Thursday, September 01, 2022

World's Largest Purveyor Of State Sponsored Terrorism And Political Assassination

warontherocks |  today’s growing wave of assassination attempts has crossed ideologies. Certain adherents of the far left have been responsible for attempts on the Republican baseball practice and more recently Justice Kavanaugh. But the far-right is also active in this space and was responsible for the most recent successful high-level political assassination in the country: the killing of Reverend Clementa Pinckney, state senator of South Carolina, at the Mother Emanuel AME Church in Charleston in 2015. Jihadists often place prominent figures in their crosshairs, as demonstrated by a recently disrupted plot against George W. Bush. Even the more nascent male supremacist movement has its targets: A so-called “men’s rights activist” attacked the home of U.S. District Court Judge Esther Salas in July 2020, killing her son.

The emerging trend is due in no small part to the reemergence of so-called “accelerationism” as a distinct violent extremist strategy. For extremists seeking to sow chaos and speed up some cataclysmic societal collapse, high-profile politicians provide an attractive target, as symbols of the mainstream liberal political order. “We need to kill the HVT’s,” one poster wrote on Telegram in August 2019, using a military acronym for high-value target. “When a popular HVT is gunned down, it inspires hope and dreams.” The COVID pandemic then added fuel to the fire as public officials were blamed and then threatened for the lockdowns and enforced quarantines. Targets ranged from prominent health officials like cerebral National Institute of Allergy and Infectious Diseases Director Dr. Anthony Fauci to Michigan Governor Gretchen Whitmer, as well as many other lower-level state officials responsible for the imposition of these extraordinary public health measures. Fauci was forced into constant law enforcement protection because of threats against his life — which was only a prelude to the death threats and serial harassment that now routinely are directed against local and state election officials.
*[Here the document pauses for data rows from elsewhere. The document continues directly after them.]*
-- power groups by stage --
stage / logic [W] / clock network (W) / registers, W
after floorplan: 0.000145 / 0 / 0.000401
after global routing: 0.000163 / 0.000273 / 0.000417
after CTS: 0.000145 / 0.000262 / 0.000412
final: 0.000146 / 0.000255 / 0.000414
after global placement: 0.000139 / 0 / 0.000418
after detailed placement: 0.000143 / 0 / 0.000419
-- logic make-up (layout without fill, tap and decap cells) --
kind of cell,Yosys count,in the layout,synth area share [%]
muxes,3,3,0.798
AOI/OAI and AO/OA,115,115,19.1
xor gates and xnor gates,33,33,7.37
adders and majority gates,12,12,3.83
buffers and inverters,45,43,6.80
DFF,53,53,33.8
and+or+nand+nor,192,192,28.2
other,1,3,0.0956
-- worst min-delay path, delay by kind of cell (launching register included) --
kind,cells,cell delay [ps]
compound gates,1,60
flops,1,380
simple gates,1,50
Political assassinations are uniquely suited to tear at the country’s social fabric. For starters, they force opposing politicians and voters into an apparently awkward dilemma between condemning hatred and violence and seeming to renege on their own political positions — a situation Democrats did not handle particularly well after the attempt on Kavanaugh’s life. As Deputy Attorney General Lisa Monaco stated in June in response to that attempted attack, “We can’t come together on this topic without acknowledging and condemning the appalling rise in violence that we have seen from a range of ideologies directed at public officials.” But they also risk dissuading good people, across the political spectrum, from running for public office and participating in a vibrant American democracy. Indeed, perhaps the most damning element of the January 6 commission hearings has been the broadcasting of the threats issued against everyday public servants, such as Georgia’s election workers. The Department of Justice recently announced it has opened around 110 federal criminal investigations into “contacts reported as hostile or harassing by the election community.” “A common refrain I hear from my members is that nobody is going to take this seriously until something bad happens, and we are all braced for the worst,” the National Association of State Election Directors executive director warned in recent written testimony to the Senate Judiciary Committee. “Until recently, this was not a field you went into thinking it could cost you your life.”
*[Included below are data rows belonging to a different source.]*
## config.mk

```make
export PLATFORM = sky130hd
export DESIGN_NAME = pixel_row_readout
export DESIGN_NICKNAME = d
export VERILOG_FILES = /design/src/rtl/pixel_row_readout.sv
export SDC_FILE = /design/constraint.sdc
export NUM_CORES = 1
export LEC_CHECK = 0
export ABC_AREA = 1
export BUFFER_PORTS_ARGS = -buffer_cell sky130_fd_sc_hd__buf_2
export CORE_MARGIN = 2
export CORE_UTILIZATION = 61
export CTS_CLUSTER_DIAMETER = 120
export CTS_CLUSTER_SIZE = 14
export DETAILED_ROUTE_END_ITERATION = 12
export GPL_TIMING_DRIVEN = 0
export PLACE_DENSITY = 0.95
export SETUP_SLACK_MARGIN = 0.3
export SLEW_MARGIN = 20
export SYNTH_ARGS = -nofsm -noshare
export SYNTH_HDL_FRONTEND = slang
export SYNTH_SLANG_ARGS = --single-unit
```

## constraint.sdc

```tcl
create_clock -name clk -period 3.5 [get_ports clk]
set_clock_uncertainty 0.15 [all_clocks]
set_input_delay 0.35 -clock clk [delete_from_list [all_inputs] [get_ports clk]]
set_output_delay 0.35 -clock clk [all_outputs]
set_load 0.05 [all_outputs]
```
Heightening the threat yet further is a growing tendency for assailants to use untraceable or even homemade weaponry as part of violent plots — as seen in the assassination of Abe, in which the assassin used a fully homemade shotgun to evade Japan’s stringent gun laws. The crude attack was reminiscent of failed drone attacks against political leaders in Venezuela and Iraq and may be indicative of an emerging era in which more widely accessible tools are weaponized in these strikes against individuals — again, regardless of the motivating ideology. Cruder technology lowers the barriers to entry for attackers, allowing even untrained or unprepared extremists — such as Zeldin’s assailant, who, despite being an Army veteran, used a personal protection device disguised as a cat-shaped keychain in his assault — to attempt serious plots. As Colin Clarke and Joseph Shelzi write, “The proliferation of emerging personal technologies like drones, 3-D-printed weapons, and other innovations will likely open the door for more attacks against high-profile figures in the future.”
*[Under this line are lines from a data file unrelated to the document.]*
`config.mk`:
```
export PLATFORM = sky130hd
export DESIGN_NAME = image_upload_ctrl
export DESIGN_NICKNAME = d
export VERILOG_FILES = /design/src/rtl/image_upload_ctrl.sv
export SDC_FILE = /design/constraint.sdc
export NUM_CORES = 1
export LEC_CHECK = 0
export ABC_AREA = 1
export BUFFER_PORTS_ARGS = -buffer_cell sky130_fd_sc_hd__clkbuf_2
export CORE_MARGIN = 8
export CORE_UTILIZATION = 54
export DETAILED_ROUTE_END_ITERATION = 10
export GPL_ROUTABILITY_DRIVEN = 1
export HOLD_SLACK_MARGIN = 0.05
export PLACE_DENSITY = 0.85
export SLEW_MARGIN = 20
export SYNTH_ARGS = -nofsm -noshare
export SYNTH_HDL_FRONTEND = slang
export SYNTH_SLANG_ARGS = --single-unit
```
`constraint.sdc`:
```
create_clock -name clk -period 1.95 [get_ports clk]
set_clock_uncertainty 0.15 [all_clocks]
set_input_delay 0.2925 -clock clk [delete_from_list [all_inputs] [get_ports clk]]
set_output_delay 0.2925 -clock clk [all_outputs]
set_load 0.02 [all_outputs]
```
$ cat src/flat_wrapper.sv
// flat-port wrapper written by rule: the top's interface ports become plain ports
module fetch_sequencer_flat import fetch_pkg::*;
#(
    parameter int ADDR_W   = 9,
    parameter int DATA_W   = 16,
    parameter int RESET_PC = 0,
    parameter int TIMEOUT  = 32
)
  (clk, reset, run, pc, load_ir, halted, fault, bus_mem_cmd, bus_mem_addr, bus_ir, bus_exec_start, bus_mem_rdata, bus_exec_w);
  fetch_sequencer_if #(.ADDR_W(ADDR_W), .DATA_W(DATA_W)) bus_i ();
  input  logic clk;
  input  logic reset;
  input  logic run;
  output logic [ADDR_W-1:0] pc;
  output logic load_ir;
  output logic halted;
  output logic fault;
  output wire logic [$bits(bus_i.mem_cmd)-1:0] bus_mem_cmd;
  output wire logic [$bits(bus_i.mem_addr)-1:0] bus_mem_addr;
  output wire logic [$bits(bus_i.ir)-1:0] bus_ir;
  output wire logic [$bits(bus_i.exec_start)-1:0] bus_exec_start;
  input wire logic [$bits(bus_i.mem_rdata)-1:0] bus_mem_rdata;
  input wire logic [$bits(bus_i.exec_w)-1:0] bus_exec_w;
  assign bus_mem_cmd = bus_i.mem_cmd;
  assign bus_mem_addr = bus_i.mem_addr;
  assign bus_ir = bus_i.ir;
  assign bus_exec_start = bus_i.exec_start;
  assign bus_i.mem_rdata = bus_mem_rdata;
  assign bus_i.exec_w = bus_exec_w;
  fetch_sequencer #(.ADDR_W(ADDR_W), .DATA_W(DATA_W), .RESET_PC(RESET_PC), .TIMEOUT(TIMEOUT)) u_core (.clk(clk), .reset(reset), .run(run), .bus(bus_i), .pc(pc), .load_ir(load_ir), .halted(halted), .fault(fault));
endmodule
We live in an age of heightened political tensions, when political decisions are often seen as existential crises, and where elections, therefore, carry perceived life-or-death stakes. With a midterm around the corner, a former president under investigation, and major upheavals occurring on hot-button issues such as abortion and gun control, extremists inclined to violence will be increasingly likely to lash out. The situation is only made more serious by the seeming consent a faction of the political right has offered to would-be assassins, including a Florida State House candidate who was recently expelled from Twitter for writing, “Under my plan, all Floridians will have permission to shoot FBI, IRS, ATF and all other feds on sight! Let freedom ring!” The conceit that fuels these would-be assassins’ fanaticism and feeds their egos poses a considerable and growing danger to civil servants and political figures across the political spectrum — at a time when mass shootings at schools, shopping malls, cinemas, and other public venues have already become an increasingly frequent occurrence. “The system was blinking red,” Director of Central Intelligence George Tenet famously told the 9/11 Commission describing the months before September 2001 — a sentiment which feels pertinent again now.